● DIRECTIONS
Using the data that follows, return exactly the lines from the one that contains "cells in the" through the one that contains "where the power", ends included.

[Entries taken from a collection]
····················
**src/rtl/gray_7seg_driver.sv**
```systemverilog
// gray_7seg_driver: Gray-to-binary converter with step/error flags and a
// multiplexed active-low hex display of the converted value.
module gray_7seg_driver #(
  parameter int N     = 4,
  parameter int DIV   = 50000,
  parameter int BLANK = 2
) (
  input  logic         clk,
  input  logic         reset,
  input  logic [N-1:0] gray_in,
  output logic [N-1:0] bin_out,
  output logic         step,
  output logic         gray_err,
  output logic [3:0]   an,
  output logic [6:0]   seg,
  output logic         dp
);
  localparam int ND = (N + 3) / 4;
  localparam int RW = $clog2(DIV);
  localparam logic [6:0] FONT [16] = '{
    7'h40, 7'h79, 7'h24, 7'h30, 7'h19, 7'h12, 7'h02, 7'h78,
    7'h00, 7'h10, 7'h08, 7'h03, 7'h46, 7'h21, 7'h06, 7'h0E
  };
  logic [N-1:0]  gray_q;
  logic [N-1:0]  disp;
  logic [N-1:0]  bin_d;
  logic [N-1:0]  diff;
  logic [RW-1:0] rcnt;
  logic [1:0]    idx;
  logic [15:0]   disp_w;
  logic [3:0]    nib;
  logic          multi;
  logic          slot_end;
  logic          frame_end;
  logic          lit;
  always_comb begin
    bin_d = '0;
    for (int i = 0; i < N; i++) bin_d[i] = ^(gray_in >> i);
  end
  // A change touching two or more bits leaves a nonzero result after clearing the lowest set bit.
  always_comb begin
    diff      = gray_in ^ gray_q;
    multi     = |(diff & (diff - 1'b1));
    slot_end  = rcnt == RW'(DIV - 1);
    frame_end = slot_end && idx == 2'(ND - 1);
    lit       = rcnt >= RW'(BLANK);
    disp_w    = 16'(disp);
    nib       = disp_w[{idx, 2'b00} +: 4];
  end
  always_ff @(posedge clk or posedge reset) begin
    if (reset) begin
      gray_q   <= '0;
      bin_out  <= '0;
      step     <= 1'b0;
      gray_err <= 1'b0;
    end else begin
      gray_q   <= gray_in;
      bin_out  <= bin_d;
      step     <= gray_in != gray_q;
      gray_err <= gray_err | multi;
    end
  end
  // disp samples bin_out, so an input change on the latch cycle lands one frame later.
  always_ff @(posedge clk or posedge reset) begin
    if (reset) begin
      rcnt <= '0;
      idx  <= '0;
      disp <= '0;
    end else begin
      rcnt <= slot_end ? '0 : rcnt + 1'b1;
      idx  <= slot_end ? (idx == 2'(ND - 1) ? 2'd0 : idx + 2'd1) : idx;
      disp <= frame_end ? bin_out : disp;
    end
  end
  always_ff @(posedge clk or posedge reset) begin
    if (reset) begin
      an  <= 4'hF;
      seg <= 7'h7F;
      dp  <= 1'b1;
    end else begin
      an  <= lit ? ~(4'b0001 << idx) : 4'hF;
      seg <= lit ? FONT[nib] : 7'h7F;
      dp  <= ~(gray_err && lit && idx == 2'd0);
    end
  end
endmodule

```
**config.mk**
```make
export PLATFORM = sky130hd
export DESIGN_NAME = gray_7seg_driver
export DESIGN_NICKNAME = d
export VERILOG_FILES = /design/src/rtl/gray_7seg_driver.sv
export SDC_FILE = /design/constraint.sdc
export NUM_CORES = 1
export LEC_CHECK = 0
export ABC_AREA = 1
export CAP_MARGIN = 20
export CORE_MARGIN = 8
export CORE_UTILIZATION = 45
export CTS_BUF_LIST = sky130_fd_sc_hd__clkbuf_2 sky130_fd_sc_hd__clkbuf_4 sky130_fd_sc_hd__clkbuf_8
export CTS_CLUSTER_DIAMETER = 80
export CTS_CLUSTER_SIZE = 25
export DETAILED_ROUTE_END_ITERATION = 8
export GPL_ROUTABILITY_DRIVEN = 0
export GPL_TIMING_DRIVEN = 1
export PLACE_DENSITY = 0.78
export SLEW_MARGIN = 5
export SYNTH_ARGS = -nofsm -noshare
export SYNTH_HDL_FRONTEND = slang
export SYNTH_SLANG_ARGS = --single-unit
```
**constraint.sdc**
```tcl
create_clock -name clk -period 2.4 [get_ports clk]
set_clock_uncertainty 0.2 [all_clocks]
set_input_delay 0.48 -clock clk [delete_from_list [all_inputs] [get_ports clk]]
set_output_delay 0.48 -clock clk [all_outputs]
set_load 0.005 [all_outputs]
```
==> qor.yml <==
ant_nets: 0
r2r-start: "idx[0]"
syn2layout_area_growth_pct: 17.30
setup_viol: 0
grt_remaining_overflow: 0
crit_cells: 1
post-dp-hpwl_um: 3135
finalHoldViolCount: 0
power_density_mw_per_mm2: 483.6
die_h_um: 86.59
rr_endpoint: "seg[0]"
layout-drive-gt1-share: 0.1103
tritoncts: "done"
n_antenna_cell: 0
min_period_ns: 1.994
rows: 25
dp_slack_ns: 0.4846
wirelength_um: 4120
crit_chain: "clkdlybuf4s50_1"
drt-initial-drc-count: 47
grtUsageMet3: 0.02741
ff2ff_setup_slack_ns: 0.48
antenna_found_initial: 0
critPathLaunchType: "flip-flop"
grt.busiest_layer: "met2"
clk_latency_ns: 0.30
crit_buf_inv: 1
clk_pin_slew_ns: 0.08
grt_usage: 0.1221
drc: 0
postCtsResizedCells: 0
power.total_mw: 1.272
end_kind: "primary output"
die_w_um: 86.59
grt_pass1_vias: 1698
dieArea_mm2: 0.007497
worstHoldPathType: "reg2reg"
ys_seq_area_frac: 0.4866
tns_ns: 0
layout_common_cells: "nand2_1 (66), nor2_1 (37), dfrtp_1 (31)"
crit_start: "seg[0]"
maxSlewHeadroom: 0.6591
viasPerCell: 4.824
crit_fanout: 1
status: "finished clean"
wl_per_cell_um: 11.54
path_delay_family: "flip-flops"
port_buffers: 23
grt_pass1_wl_um: 7258
vdd_drop_max_uv: 310.3
syn_area_per_cell_um2: 8.624
clock_path_buffers: 2
path_class: "reg2out"
cp.required_ns: 1.72
synth_cell_type_count: 23
maxCapViolCount: 0
synth_fp_nets: 279
rsz0062_at_grt: "false"
worstMarginPinSlew_ns: 0.5114
met2_usage: 0.2097
reg2reg_depth: 9
met1_usage: 0.1360
num_vias: 1722
cts_setup_buffers: 0
cts_made_buffers: 5
coreArea_mm2: 0.004755
final_nets: 308
cp_slowest_cell: "dfstp_2"
ctsHoldBuffers: 0
drt-pass1-iter-count: 4
floorplan.initialDensity: 0.4716
critPathCapture: "seg[0]"
htree_levels: 2
grt_max_degree: 44
p_leak_nw: 1.219
ys.warnings.count: 0
clock_sinks: 43
fin_crit_sh: 0.8307
slew_viol_final: 0
nFillCells: 454
syn-instance-count: 260
setup_ws_ns: 0.4063
max_stage_delay_ns: 0.52
cp.arrival_ns: 1.31
cts_root_buf: "clkbuf_8"
final_common_cell: "nand2_1"
ys_seq_elements: 43
synth_area_mm2: 0.002242
ios: 24
fmax_ghz: 0.5016
==> cells in the mapped netlist <==
library cell / count / area [um^2]
o21ai_2: 1 / 8.760
or2_0: 1 / 6.260
inv_2: 1 / 3.750
ha_1: 13 / 162.7
or2_2: 1 / 6.260
nor2_4: 3 / 33.78
nor3_1: 1 / 5.000
buf_6: 2 / 22.52
nor2_1: 37 / 138.9
nand3_1: 22 / 110.1
buf_4: 1 / 7.510
nand2_2: 1 / 6.260
o21ai_1: 1 / 5.000
nand4_1: 8 / 50.05
inv_1: 26 / 97.59
dfstp_2: 12 / 315.3
xor2_1: 12 / 105.1
dfrtp_1: 31 / 775.7
nor2_2: 2 / 12.51
o21ai_0: 12 / 60.06
xnor2_1: 5 / 43.79
nand3_4: 1 / 17.52
nand2_1: 66 / 247.7
==> how the worst min path moves through the flow <==
stage             from       to  slack [ns]  cells after the start
2_1_floorplan  disp[0]  disp[0]        0.24                      2
3_3_place_gp   disp[0]  disp[0]        0.26                      2
3_5_place_dp   disp[0]  disp[0]        0.26                      2
4_1_cts        disp[0]  disp[0]        0.29                      2
5_1_grt        rcnt[0]  rcnt[0]        0.30                      1
6_report       disp[0]  disp[0]        0.28                      2
==> where the power goes <==
| group | internal [mW] | switching [mW] | leakage [nW] |
|---|---|---|---|
| clock | 0.215 | 0.245 | 0.0446 |
| sequential | 0.737 | 0.00622 | 0.517 |
| combinational | 0.0349 | 0.0342 | 0.658 |
| total | 0.986 | 0.285 | 1.22 |
==> cell type report <==
class / instances / area, um^2 / area share
flip-flops and latches: 43 / 1091 / 0.4148
multi-input cells: 187 / 1020 / 0.3877
repair buffers: 25 / 245.2 / 0.09324
inverters: 27 / 101.3 / 0.03853
well taps: 67 / 83.83 / 0.03187
clock buffers: 6 / 76.32 / 0.02902
clock inverters: 2 / 12.51 / 0.004757
==> tightest hold or removal path, stage by stage (launching register included) <==
cell and delay, ns:
dfrtp_1 0.35, nand2_1 0.06, nand2_1 0.04
==> metrics by stage <==
stage	cells	instance area, um^2	utilization	hold WS [ns]
global route	357	2630	0.5532	0.2963
floorplan	260	2242	-	0.2421
detailed placement	349	2541	0.5345	0.2631
global placement	349	2541	0.5345	0.2600
CTS	357	2630	0.5532	0.2851
finish	357	2630	0.5532	0.2818
==> logic make-up after synthesis <==
family / after synthesis / share of synthesized area
AND/OR/NAND/NOR: 143 / 0.2829
flip-flops: 43 / 0.4866
buffers and inverters: 30 / 0.05859
XOR/XNOR: 17 / 0.06641
AO/OA/AOI/OAI: 14 / 0.03292
adder cells (fa/ha/maj): 13 / 0.07255
==> layer usage <==
metal  routed length, um  up-vias
li1                    -      873
met1                1795      791
met2                1980       49
met3                 242        9
met4                 102        0
met5                   0        -
==> flip-flops by register name, summed over array words and instances, names as in the netlist <==
signal / count
idx: 2
bin_out: 4
gray_q: 3
an: 4
gray_err: 1
disp: 4
rcnt: 16
step: 1
dp: 1
seg: 7
(Power assumes the default switching activity.)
····················
● WRITTEN ANSWER
==> cells in the mapped netlist <==
library cell / count / area [um^2]
o21ai_2: 1 / 8.760
or2_0: 1 / 6.260
inv_2: 1 / 3.750
ha_1: 13 / 162.7
or2_2: 1 / 6.260
nor2_4: 3 / 33.78
nor3_1: 1 / 5.000
buf_6: 2 / 22.52
nor2_1: 37 / 138.9
nand3_1: 22 / 110.1
buf_4: 1 / 7.510
nand2_2: 1 / 6.260
o21ai_1: 1 / 5.000
nand4_1: 8 / 50.05
inv_1: 26 / 97.59
dfstp_2: 12 / 315.3
xor2_1: 12 / 105.1
dfrtp_1: 31 / 775.7
nor2_2: 2 / 12.51
o21ai_0: 12 / 60.06
xnor2_1: 5 / 43.79
nand3_4: 1 / 17.52
nand2_1: 66 / 247.7
==> how the worst min path moves through the flow <==
stage             from       to  slack [ns]  cells after the start
2_1_floorplan  disp[0]  disp[0]        0.24                      2
3_3_place_gp   disp[0]  disp[0]        0.26                      2
3_5_place_dp   disp[0]  disp[0]        0.26                      2
4_1_cts        disp[0]  disp[0]        0.29                      2
5_1_grt        rcnt[0]  rcnt[0]        0.30                      1
6_report       disp[0]  disp[0]        0.28                      2
==> where the power goes <==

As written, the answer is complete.